Public ip connectivity and log issue.

Question

Hello,

I have a CA server with port 8443 open, which also accepts REST requests. I've configured the NSG to allow outbound TCP traffic for the full 0-65K range and inbound TCP on port 8443, yet there's still no connectivity (both nc and REST) on that port. However, port 22 functions as expected. This could be an issue with the CA server, but the fact that it hangs instead of immediately rejecting connections suggests otherwise.

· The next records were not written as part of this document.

$ cat src/rtl/core/spcs_pkg.sv
// Shared types and constants for the sprite column span scaler core.
// Used by spcs_span_calc and sprite_column_span_scaler_core; no dependencies.
`timescale 1ns / 1ps
`default_nettype none

package spcs_pkg;

    // Field widths
    localparam int ACC_W      = 29;
    localparam int STEP_W     = 22;
    localparam int CENTER_W   = 12;
    localparam int VIEW_W     = 11;
    localparam int COL_W      = 10;
    localparam int INDEX_W    = 6;
    localparam int TEXEL_W    = 8;
    localparam int ROW_W      = 14;
    localparam int START_W    = 10;
    localparam int COUNT_W    = 11;

    // Port widths
    localparam int CFG_IDX_W  = 3;
    localparam int CFG_DATA_W = 22;
    localparam int S_DATA_W   = 16;
    localparam int M_DATA_W   = 40;

    // Limits
    localparam logic signed [ROW_W-1:0] ROW_MAX  = 14'sd8191;
    localparam logic [VIEW_W-1:0]       VIEW_MAX = 11'd1024;

    // Register reset values
    localparam logic [STEP_W-1:0] STEP_RESET = 22'd65536;
    localparam logic [VIEW_W-1:0] VIEW_RESET = 11'd200;

    typedef enum logic [CFG_IDX_W-1:0] {
        CFG_STEP_SCALE = 3'd0,
        CFG_ROW_CENTER = 3'd1,
        CFG_VIEW_ROWS  = 3'd2,
        CFG_COLUMN_X   = 3'd3,
        CFG_CLOAKED    = 3'd4
    } cfg_index_t;

    typedef struct packed {
        logic [STEP_W-1:0]          step_scale;
        logic signed [CENTER_W-1:0] row_center;
        logic [VIEW_W-1:0]          view_rows;
        logic [COL_W-1:0]           column_x;
        logic                       cloaked;
    } spcs_cfg_t;

    typedef struct packed {
        logic [ACC_W-1:0]        acc;
        logic signed [ROW_W-1:0] prev_row;
        logic                    stopped;
    } spcs_state_t;

    typedef struct packed {
        logic [COL_W-1:0]   column;
        logic               translucent;
        logic [TEXEL_W-1:0] color;
        logic [COUNT_W-1:0] row_count;
        logic [START_W-1:0] row_start;
    } spcs_result_t;

endpackage

`default_nettype wire

$ cat src/rtl/core/spcs_span_calc.sv
// Per-texel span arithmetic: accumulator reload/advance, end row, clipping.
// Depends on spcs_pkg.
`timescale 1ns / 1ps
`default_nettype none

module spcs_span_calc #(
    parameter int FRAC_BITS = 16
) (
    input  spcs_pkg::spcs_cfg_t                  cfg,
    input  spcs_pkg::spcs_state_t                state,
    input  logic                                 segment_first,
    input  logic [spcs_pkg::INDEX_W-1:0]         texel_index,
    input  logic [spcs_pkg::TEXEL_W-1:0]         texel_value,
    output spcs_pkg::spcs_state_t                state_next,
    output logic                                 res_valid,
    output spcs_pkg::spcs_result_t               result
);
    import spcs_pkg::*;

    localparam int IW    = ACC_W - FRAC_BITS;
    localparam int SUM_W = IW + 2;
    localparam int PROD_W = INDEX_W + STEP_W;

    function automatic logic [ACC_W-1:0] acc_sat(input logic [ACC_W:0] v);
        return v[ACC_W] ? {ACC_W{1'b1}} : v[ACC_W-1:0];
    endfunction

    // Integer part plus center, saturated at the top row limit
    function automatic logic signed [ROW_W-1:0] end_row(
        input logic [ACC_W-1:0]          a,
        input logic signed [CENTER_W-1:0] rc
    );
        logic signed [SUM_W-1:0] s;
        logic signed [SUM_W-1:0] lim;
        lim = SUM_W'(ROW_MAX);
        s = $signed({2'b00, a[ACC_W-1:FRAC_BITS]}) + SUM_W'(rc);
        return (s > lim) ? ROW_MAX : s[ROW_W-1:0];
    endfunction

    logic [PROD_W-1:0]          prod;
    logic [ACC_W-1:0]           first_acc;
    logic [VIEW_W-1:0]          view_eff;
    logic signed [ROW_W-1:0]    view_s;
    logic [ACC_W-1:0]           base_acc;
    logic signed [ROW_W-1:0]    base_prev;
    logic                       base_stop;
    logic [ACC_W:0]             sum_acc;
    logic [ACC_W-1:0]           new_acc;
    logic signed [ROW_W-1:0]    new_end;
    logic signed [ROW_W-1:0]    start_c;
    logic signed [ROW_W-1:0]    stop_c;
    logic signed [ROW_W-1:0]    count;

    assign prod      = PROD_W'(texel_index) * PROD_W'(cfg.step_scale);
    assign first_acc = acc_sat((ACC_W+1)'(prod));
    assign view_eff  = (cfg.view_rows > VIEW_MAX) ? VIEW_MAX : cfg.view_rows;
    assign view_s    = $signed({{(ROW_W-VIEW_W){1'b0}}, view_eff});

    // Segment start reloads the accumulator and end row
    assign base_acc  = segment_first ? first_acc : state.acc;
    assign base_prev = segment_first ? end_row(first_acc, cfg.row_center) : state.prev_row;
    assign base_stop = segment_first ? 1'b0 : state.stopped;

    assign sum_acc = {1'b0, base_acc} + (ACC_W+1)'(cfg.step_scale);
    assign new_acc = acc_sat(sum_acc);
    assign new_end = end_row(new_acc, cfg.row_center);

    assign start_c = base_prev[ROW_W-1] ? '0 : base_prev;
    assign stop_c  = (new_end > view_s) ? view_s : new_end;
    assign count   = stop_c - start_c;

    always_comb
    begin
        state_next.acc      = base_acc;
        state_next.prev_row = base_prev;
        state_next.stopped  = base_stop;
        res_valid           = 1'b0;
        if (!base_stop)
        begin
            if (base_prev >= view_s)
            begin
                state_next.stopped = 1'b1;
            end
            else
            begin
                state_next.acc = new_acc;
                if (new_end[ROW_W-1])
                begin
                    state_next.prev_row = new_end;
                end
                else
                begin
                    state_next.prev_row = stop_c;
                    res_valid = !count[ROW_W-1] && (count != '0);
                end
            end
        end
    end

    assign result.row_start   = start_c[START_W-1:0];
    assign result.row_count   = count[COUNT_W-1:0];
    assign result.color       = texel_value;
    assign result.translucent = cfg.cloaked;
    assign result.column      = cfg.column_x;

endmodule

`default_nettype wire

$ cat src/rtl/core/sprite_column_span_scaler_core.sv
// Top level of the sprite column span scaler: stream ports, config registers,
// input and result registers. Depends on spcs_pkg and spcs_span_calc.
//
// Scales one sprite column vertically, one texel word per cycle unless the
// span output stalls. A word with tuser set opens a segment and reloads the
// 13.16 accumulator with texel_index * step_scale; every texel then adds
// step_scale, and the screen rows between the previous and the new end row,
// clipped to [0, view_rows) with view_rows capped at 1024, go out as one span
// word. Texels of a segment whose span starts at or below the view bottom are
// dropped, as are empty spans, so a texel gives zero or one output word. The
// accumulator, end row and clip all close in the single compute step between
// the input register and the result register, so the state loop never stalls
// the stream. The span word is loaded into the result register as its texel
// leaves the input register. Write configuration only while no words are in
// flight; writes take effect on the next texel.
`timescale 1ns / 1ps
`default_nettype none

module sprite_column_span_scaler_core #(
    parameter int FRAC_BITS = 16
) (
    input  logic                                clk,
    input  logic                                rst_n,
    // Configuration write port
    input  logic                                cfg_we,
    input  logic [spcs_pkg::CFG_IDX_W-1:0]      cfg_index,
    input  logic [spcs_pkg::CFG_DATA_W-1:0]     cfg_data,
    // Texel stream
    input  logic                                s_tvalid,
    output logic                                s_tready,
    input  logic [spcs_pkg::S_DATA_W-1:0]       s_tdata,   // texel_index[5:0], texel_value[13:6], pad
    input  logic                                s_tuser,   // segment_first
    // Span stream
    output logic                                m_tvalid,
    input  logic                                m_tready,
    output logic [spcs_pkg::M_DATA_W-1:0]       m_tdata,   // row_start[9:0], row_count[20:10],
                                                           // color[28:21], column[38:29], pad
    output logic                                m_tuser    // translucent
);
    import spcs_pkg::*;

    // Configuration registers
    spcs_cfg_t cfg_reg;

    always_ff @(posedge clk or negedge rst_n)
    begin
        if (!rst_n)
        begin
            cfg_reg.step_scale <= STEP_RESET;
            cfg_reg.row_center <= '0;
            cfg_reg.view_rows  <= VIEW_RESET;
            cfg_reg.column_x   <= '0;
            cfg_reg.cloaked    <= 1'b0;
        end
        else if (cfg_we)
        begin
            case (cfg_index)
                CFG_STEP_SCALE: cfg_reg.step_scale <= cfg_data[STEP_W-1:0];
                CFG_ROW_CENTER: cfg_reg.row_center <= $signed(cfg_data[CENTER_W-1:0]);
                CFG_VIEW_ROWS:  cfg_reg.view_rows  <= cfg_data[VIEW_W-1:0];
                CFG_COLUMN_X:   cfg_reg.column_x   <= cfg_data[COL_W-1:0];
                CFG_CLOAKED:    cfg_reg.cloaked    <= cfg_data[0];
                default:        ;   // unused index: drop the write
            endcase
        end
    end

    // Input register
    logic                in_valid_reg;
    logic                in_valid_next;
    logic                in_first_reg;
    logic [INDEX_W-1:0]  in_index_reg;
    logic [TEXEL_W-1:0]  in_value_reg;
    logic                s_accept;
    logic                advance;

    // Result register and column state
    logic                out_valid_reg;
    logic                out_valid_next;
    spcs_result_t        res_reg;
    spcs_state_t         state_reg;

    spcs_state_t         state_next;
    logic                calc_valid;
    spcs_result_t        calc_result;

    // Move a texel through compute whenever the result slot is free or draining
    assign advance       = in_valid_reg && (!out_valid_reg || m_tready);
    assign s_tready      = !in_valid_reg || advance;
    assign s_accept      = s_tvalid && s_tready;
    assign in_valid_next = s_accept || (in_valid_reg && !advance);

    always_comb
    begin
        out_valid_next = out_valid_reg;
        if (advance)
        begin
            out_valid_next = calc_valid;
        end
        else if (m_tready)
        begin
            out_valid_next = 1'b0;
        end
    end

    always_ff @(posedge clk or negedge rst_n)
    begin
        if (!rst_n)
        begin
            in_valid_reg  <= 1'b0;
            out_valid_reg <= 1'b0;
            state_reg     <= '0;
        end
        else
        begin
            in_valid_reg  <= in_valid_next;
            out_valid_reg <= out_valid_next;
            if (advance)
            begin
                state_reg <= state_next;
            end
        end
    end

    // Payload: hold when stalled, no reset needed
    always_ff @(posedge clk)
    begin
        if (s_accept)
        begin
            in_first_reg <= s_tuser;
            in_index_reg <= s_tdata[INDEX_W-1:0];
            in_value_reg <= s_tdata[INDEX_W+TEXEL_W-1:INDEX_W];
        end
        if (advance && calc_valid)
        begin
            res_reg <= calc_result;
        end
    end

    spcs_span_calc #(
        .FRAC_BITS (FRAC_BITS)
    ) u_calc (
        .cfg           (cfg_reg),
        .state         (state_reg),
        .segment_first (in_first_reg),
        .texel_index   (in_index_reg),
        .texel_value   (in_value_reg),
        .state_next    (state_next),
        .res_valid     (calc_valid),
        .result        (calc_result)
    );

    assign m_tvalid = out_valid_reg;
    assign m_tdata  = {1'b0, res_reg.column, res_reg.color, res_reg.row_count,
                       res_reg.row_start};
    assign m_tuser  = res_reg.translucent;

endmodule

`default_nettype wire

$ cat config.mk
export PLATFORM = sky130hd
export DESIGN_NAME = sprite_column_span_scaler_core
export DESIGN_NICKNAME = d
export VERILOG_FILES = /design/src/rtl/core/spcs_pkg.sv /design/src/rtl/core/spcs_span_calc.sv /design/src/rtl/core/sprite_column_span_scaler_core.sv
export SDC_FILE = /design/constraint.sdc
export NUM_CORES = 1
export LEC_CHECK = 0
export ABC_CLOCK_PERIOD_IN_PS = 20400
export BUFFER_PORTS_ARGS = -buffer_cell sky130_fd_sc_hd__buf_2
export CAP_MARGIN = 30
export CORE_ASPECT_RATIO = 0.6
export CORE_MARGIN = 1.5
export CORE_UTILIZATION = 45
export DETAILED_ROUTE_END_ITERATION = 10
export PLACE_DENSITY = 0.62
export SYNTH_ARGS = -nofsm -noshare
export SYNTH_HDL_FRONTEND = slang
export SYNTH_HIERARCHICAL = 1
export SYNTH_SLANG_ARGS = --single-unit
$ cat constraint.sdc
create_clock -name clk -period 20.4 [get_ports clk]
set_input_delay 5.1 -clock clk [delete_from_list [all_inputs] [get_ports clk]]
set_output_delay 5.1 -clock clk [all_outputs]
set_load 0.005 [all_outputs]
[Yosys cells after proc, flatten, opt, wreduce, memory -nomap -nowiden]
Index checks and enable logic that the tools add are counted.
Operators by class
  add/sub/neg operators: 4
  $mul: 1
  $lt $le $gt $ge: 5
  eq/ne operators: 4
  muxes and demuxes: 18
  reductions and logical operators: 20
Operators with widths (number)
  2-to-1 mux 14 bit: 5
  2-to-1 mux 29 bit: 2
  2-to-1 mux 44 bit: 1
  2-to-1 mux 43 bit: 1
  adder 29 x 22 -> 30 bit: 1
  greater-than comparator 15 x 14 -> 1 bit, second input constant: 2
  multiplier 6 x 22 -> 28 bit: 1
  adder 14 x 12 -> 15 bit: 1
  adder 13 x 12 -> 14 bit: 1
  >= comparator 14 x 12 -> 1 bit: 1
  greater-than comparator 14 x 12 -> 1 bit: 1
  nonzero test 14 bit: 1
  subtractor 14 bit: 1
  2-to-1 mux 13 bit: 1
  greater-than comparator 11 bit, second input constant: 1
  2-to-1 mux 11 bit: 1
  AND reduction 2 bit: 5
  2-to-1 mux 1 bit: 7
  equality test 3 x 2 -> 1 bit, second input constant: 2
  logical AND 1 bit: 5
  logical NOT 1 bit: 4
  equality test 3 x 1 -> 1 bit, second input constant: 1
  equality test 3 bit, second input constant: 1
  logical NOT 3 bit: 1
  other kinds (2): 4
Storage, ports and cells
  register bits: 157
  bits of input ports: 47
  output and inout bits: 43
  logic and storage cells: 70

[Logic depth before layout (Yosys ltp)]
Gate-level depths: netlist of the first run.
  depth in word-level cells: 16
  depth in mapped cells: 60
  depth with buffers taken out: 56

[By module]
The synthesis of the first run kept the hierarchy.
By module, submodules not included
  spcs_span_calc: times used 1, cells each 1310, area an instance 9681.8 µm², seq. area each 0.0 µm²
  sprite_column_span_scaler_core: times used 1, cells each 283, area an instance 5529.1 µm², seq. area each 4209.0 µm²

[Worst setup path after synthesis of the first run]
Ideal clock, no wire load.
  kind: register -> register
  start point: reg in_index_reg[4]
  end point: reg res_reg (netlist bit m_tdata[0]), enable pin
  library setup time: 437 ps
  data arrival time: 13617 ps
  data required time: 19963 ps
  path slack: 6345 ps
  cell stages (with the launch flop): 57
  cell sequence: edfxtp_1 -> clkbuf_1 -> and2_1 -> fa_1 -> fa_1 -> inv_1 -> fa_1 -> inv_1 -> ha_1 -> a21o_1 -> a21o_1 -> a2111oi_0 -> o21a_1 -> nor2_1 -> a21oi_1 -> o21bai_1 -> xnor2_1 -> mux2_2 -> (+21 left out) -> a221oi_1 -> o221ai_2 -> buf_4 -> a21oi_1 -> nor2_1 -> ha_1 -> nor2b_1 -> o21ai_0 -> a21boi_0 -> o211ai_1 -> a21oi_1 -> a2111oi_0 -> o21ai_0 -> xor2_1 -> nor4_1 -> nor4_1 -> nand2_1 -> nor2_1
On the way
  cells in the longest elaborated chain, start to end: 16
RTL lines
  start, declared: RTL line sprite_column_span_scaler_core.sv:72  | logic [INDEX_W-1:0] in_index_reg;
  start signal, assigned: RTL line sprite_column_span_scaler_core.sv:131  | in_index_reg <= s_tdata[INDEX_W-1:0];
  multiplier 6 x 22 -> 28 bit *: RTL line spcs_span_calc.sv:54  | assign prod = PROD_W'(texel_index) * PROD_W'(cfg.step_scale);
  2-to-1 mux 29 bit: RTL line spcs_span_calc.sv:60  | assign base_acc = segment_first ? first_acc : state.acc;
  adder 29 x 22 -> 30 bit: RTL line spcs_span_calc.sv:64  | assign sum_acc = {1'b0, base_acc} + (ACC_W+1)'(cfg.step_scale);
  2-to-1 mux 29 bit: RTL line spcs_span_calc.sv:25  | return v[ACC_W] ? {ACC_W{1'b1}} : v[ACC_W-1:0];
  adder 14 x 12 -> 15 bit: RTL line spcs_span_calc.sv:36  | s = $signed({2'b00, a[ACC_W-1:FRAC_BITS]}) + SUM_W'(rc);
  greater-than comparator 15 x 14 -> 1 bit: RTL line spcs_span_calc.sv:37  | return (s > lim) ? ROW_MAX : s[ROW_W-1:0];
  2-to-1 mux 14 bit: RTL line spcs_span_calc.sv:37
  greater-than comparator 14 x 12 -> 1 bit: RTL line spcs_span_calc.sv:69  | assign stop_c = (new_end > view_s) ? view_s : new_end;
  2-to-1 mux 14 bit: RTL line spcs_span_calc.sv:69
  subtractor 14 bit: RTL line spcs_span_calc.sv:70  | assign count = stop_c - start_c;
  nonzero test 14 bit or logical NOT 1 bit (tied branches): RTL line spcs_span_calc.sv:94  | res_valid = !count[ROW_W-1] && (count != '0);
  logical AND 1 bit: RTL line spcs_span_calc.sv:94
  2-to-1 mux 1 bit: RTL line spcs_span_calc.sv:87  | if (new_end[ROW_W-1])
  2-to-1 mux 1 bit *: RTL line spcs_span_calc.sv:80  | if (base_prev >= view_s)
  2-to-1 mux 1 bit *: RTL line spcs_span_calc.sv:78  | if (!base_stop)
  via calc_valid: RTL line sprite_column_span_scaler_core.sv:84  | logic calc_valid;
  logical AND 1 bit *: RTL line sprite_column_span_scaler_core.sv:134  | if (advance && calc_valid)
  end signal, assigned: RTL line sprite_column_span_scaler_core.sv:136  | res_reg <= calc_result;
  end, declared: RTL line sprite_column_span_scaler_core.sv:80  | spcs_result_t res_reg;
The timed path passes the listed nets; every way through them passes the cells marked *.
A chain may end at the register's enable or synchronous reset.

[Final worst setup path of the first run]
  start point: reg in_index_reg[1]
  end point: reg res_reg (netlist bit m_tdata[7]), enable pin
Same word-level chain as after synthesis.

==> results of run 1 <==
==> logic make-up (layout without fill, tap and decap cells) <==
logic type               Yosys count  in the layout  share of synthesized area
adder cells (fa/ha/maj)          202            202                      0.208
buffers and inverters            213            274                     0.0616
multiplexers                     134            134                     0.0988
other                              1              2                   0.000247
AO/OA/AOI/OAI                    352            352                      0.157
AND/OR/NAND/NOR                  461            461                      0.155
XOR/XNOR                          73             73                     0.0420
flip-flops                       157            157                      0.277
==> how the worst max path moves through the flow <==
stage | from | to | slack (ns) | cells after the start
finish | in_index_reg[1]$_DFFE_PP_ | m_tdata[7]$_DFFE_PP_ | 3.17 | 58
global route | in_index_reg[1]$_DFFE_PP_ | m_tdata[20]$_DFFE_PP_ | 2.03 | 58
CTS | in_index_reg[1]$_DFFE_PP_ | m_tdata[18]$_DFFE_PP_ | 3.61 | 58
detailed placement | in_index_reg[1]$_DFFE_PP_ | m_tdata[20]$_DFFE_PP_ | 3.72 | 58
global placement | in_index_reg[4]$_DFFE_PP_ | m_tdata[19]$_DFFE_PP_ | 3.26 | 56
floorplan | in_index_reg[4]$_DFFE_PP_ | m_tdata[0]$_DFFE_PP_ | 6.35 | 56
==> synthesized netlist by cell type (9+ instances only) <==
cell type    n
xor2_1      27
fa_1        85
mux2_2     128
a21oi_1     96
a31o_2      10
o21a_1      22
clkbuf_1    33
nand3_1     28
o21ai_0     45
and3_1      15
inv_1      138
o31ai_1     12
nor2b_1     17
edfxtp_1    55
and2_1     108
o211ai_1    11
a31oi_1     21
nand2_1    146
dfrtp_1     98
nand2b_1    13
ha_1       117
buf_4       22
nor3_1      10
nand4_1      9
a211oi_1    15
a21o_1      37
xnor2_1     46
a21boi_0    10
nor2_1      76
==> layer usage <==
metal	part of all wire	GRT usage	up-vias
met2	0.39	0.323	430
li1	-	-	5682
met1	0.53	0.393	6046
met4	0.010	0.0516	0
met5	0	0	-
met3	0.079	0.0584	26
==> critical path: cells and delay by family, from the launching register on <==
family / cells / cell delay [ns]
compound gates: 19 / 5.74
simple gates: 20 / 5.03
fa+ha+maj: 9 / 3.40
buf+inv: 7 / 1.10
flops: 1 / 0.93
xor+xnor: 2 / 0.36
mux: 1 / 0.30
==> final cells by class <==
class | instances | area, um^2
multi-input combinational | 1223 | 10100
timing repair buffer | 103 | 598
sequential | 157 | 4210
fill | 3086 | 16300
tap | 450 | 563
clock inverter | 15 | 183
inverter | 139 | 522
clock buffer | 17 | 425
antenna | 1 | 2.50
==> per-stage QoR <==
stage	cell area [um^2]	hold slack, ns
final	16600	0.406
after global routing	16600	0.425
after CTS	16500	0.415
after detailed placement	15900	0.405
after global placement	15900	0.401
after floorplan	15200	0.471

On a related note, I set up an NSG flow log to capture all traffic to troubleshoot this, but when attempting to query 'IPv4 NSG Flow Log Search,' I encounter the following error: 'where' operator: Failed to resolve table or column expression named 'AzureNetworkAnalytics_CL' Request id: 14963faf-13d7-4c72-8311-347ab6aa9642' I'm a bit stuck and would appreciate any help troubleshooting this.

Many thanks

Ryan

Answer 1

Could be a number of things to include host-based firewall (e.g. Windows Defender Firewall) on the CA server. You can use Test-NetConnection on the CA server itself to see if the TCP listener on 8443 is working first then gradually move the testing further out (e.g. from adjacent server in same subnet, then server in different subnet but same VNet, all the way out to the actual clients. The connection troubleshooter feature of Network Watcher can help as well.